I was reading a different thread (http://news.ycombinator.com/item?id=2161405), and when I followed it, I was taken through a series of redirects: https://github.com/documentcloud/backbone/issues#issue/201 -> https://github.com/documentcloud/backbone/issues/201/find -> https://github.com/documentcloud/backbone/issues/issue/201
The redirect form the URL with the named anchor redirects to the find URL via JavaScript's window.location property, and the find URL redirects to the final URL via a HTTP Location header.
When I reach the final page and click my back button, I'm taken to the named-anchor URL, which initiates the series of redirects, taking me back to the final page.

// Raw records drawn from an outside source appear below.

From an optimization exercise on the open Yosys and OpenROAD flow, aimed at small area; shortcuts taken in it are not production practice. The RTL was checked by simulation tests, not by an equivalence proof against the original design. No activity file was given, so power comes from the tool's default toggle rates. No driver is modelled on the clock port, so clocking that relies on it looks cheaper here than on a real chip.

==> flow/flow/run.sh <==
#!/bin/bash
# The standard ORFS layout (standard.sh) with these changes:
#  - synthesis maps the logic with the area-oriented ABC script in
#    flow/area.abc (flow/synth.tcl; flip-flops are mapped before ABC runs,
#    so their names and cell types are the standard synthesis's);
#  - ports are buffered with the smallest buffer, buf_1;
#  - clock tree synthesis uses clkbuf_16 buffers in clusters of up to 33
#    sinks and inserts no dummy loads.
# The whole make output goes to layout.log; ORFS keeps each step's log
# under orfs/logs/.
set -euo pipefail
export AREA_ABC_SCRIPT=$PWD/flow/area.abc
bash standard.sh \
  "SYNTH_SCRIPT=$PWD/flow/synth.tcl" \
  "BUFFER_PORTS_ARGS=-buffer_cell sky130_fd_sc_hd__buf_1" \
  "CTS_ARGS=-sink_clustering_enable -repair_clock_nets -dont_use_dummy_load -buf_list sky130_fd_sc_hd__clkbuf_16 -sink_clustering_size 33 -sink_clustering_max_diameter 100" \
  finish > layout.log 2>&1
==> flow/flow/area.abc <==
strash
dc2
dc2
dch -f
amap
topo
==> flow/flow/synth.tcl <==
# synth_recipe.tcl with one change: ABC maps the combinational logic with
# the area-oriented script in area.abc (flip-flops are mapped before ABC
# runs and keep their names and cell types).
proc synth {args} { yosys synth -nofsm -noshare {*}$args }
proc abc {args} {
  set i [lsearch -exact $args -script]
  if { $i >= 0 } { lset args [expr {$i + 1}] $::env(AREA_ABC_SCRIPT) }
  yosys abc {*}$args
}
source $::env(SCRIPTS_DIR)/synth.tcl
# left out here: clear keep_hierarchy, flatten, clean up, hide names made inside functions, write 1_2_yosys.v
==> flow/standard.sh <==
#!/bin/bash
# synth_recipe.tcl (not shown) runs the flow's synth.tcl, then flattens the netlist and writes it again
# the make line also repeats each setting of config.mk as NAME=value (left out here)
make -C /OpenROAD-flow-scripts/flow DESIGN_CONFIG=/design/flow/config.mk WORK_HOME=/design/flow/orfs CLKGATE_MAP_FILE= SYNTH_SCRIPT=/design/flow/synth_recipe.tcl "${@:-finish}"
==> flow/config.mk <==
export PLATFORM = sky130hd
export DESIGN_NAME = wb_subsystem_top
export DESIGN_NICKNAME = wb_subsystem_top
export VERILOG_FILES = /design/flow/design.v
export SDC_FILE = /design/flow/constraint.sdc
export NUM_CORES = 4
export LEC_CHECK = 0
export CAP_MARGIN = 0
export CORE_MARGIN = 2
export CORE_UTILIZATION = 65
export SLEW_MARGIN = 0
==> flow/constraint.sdc <==
create_clock -name core_clock -period 6.0 [get_ports {wb_clk_i}]
set_input_delay 1.2000 -clock core_clock [delete_from_list [all_inputs] [get_ports {wb_clk_i}]]
set_output_delay 1.2000 -clock core_clock [all_outputs]
set_load 0.01 [all_outputs]
==> flow/design.v <==
`timescale 1ns/1ps
package wb_mux_pkg;
    typedef logic [31:0] wb_addr_t;
    typedef logic [31:0] wb_data_t;
    typedef logic [15:0] reg_offset_t;
    typedef logic [7:0] team_sel_t;
    typedef logic [16-1:0] gpio_vec_t;
    typedef enum logic {
        BUS_IDLE = 1'b0,
        BUS_ACK  = 1'b1
    } bus_state_t;
endpackage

I know the named-anchor URLs are used so that Ajax interactions are reflected in the address bar, but it's annoying when they break expected behavior when used to link directly to a page. (In fairness, this doesn't appear to be a problem in Chrome; I'm using FF)
Twitter's also been bad about this recently. (Their URLs look like they're tailored for Google, to me: http://code.google.com/web/ajaxcrawling)
Companies should make sure their code doesn't end up trapping users in a redirect loop.
In GitHub's case, I believe using location.replace instead of window.location for the first redirect would solve the problem, although I'm not sure because I haven't tried it.
Is it possible to have these types of redirects without breaking the back button? If so, why are large sites making this mistake?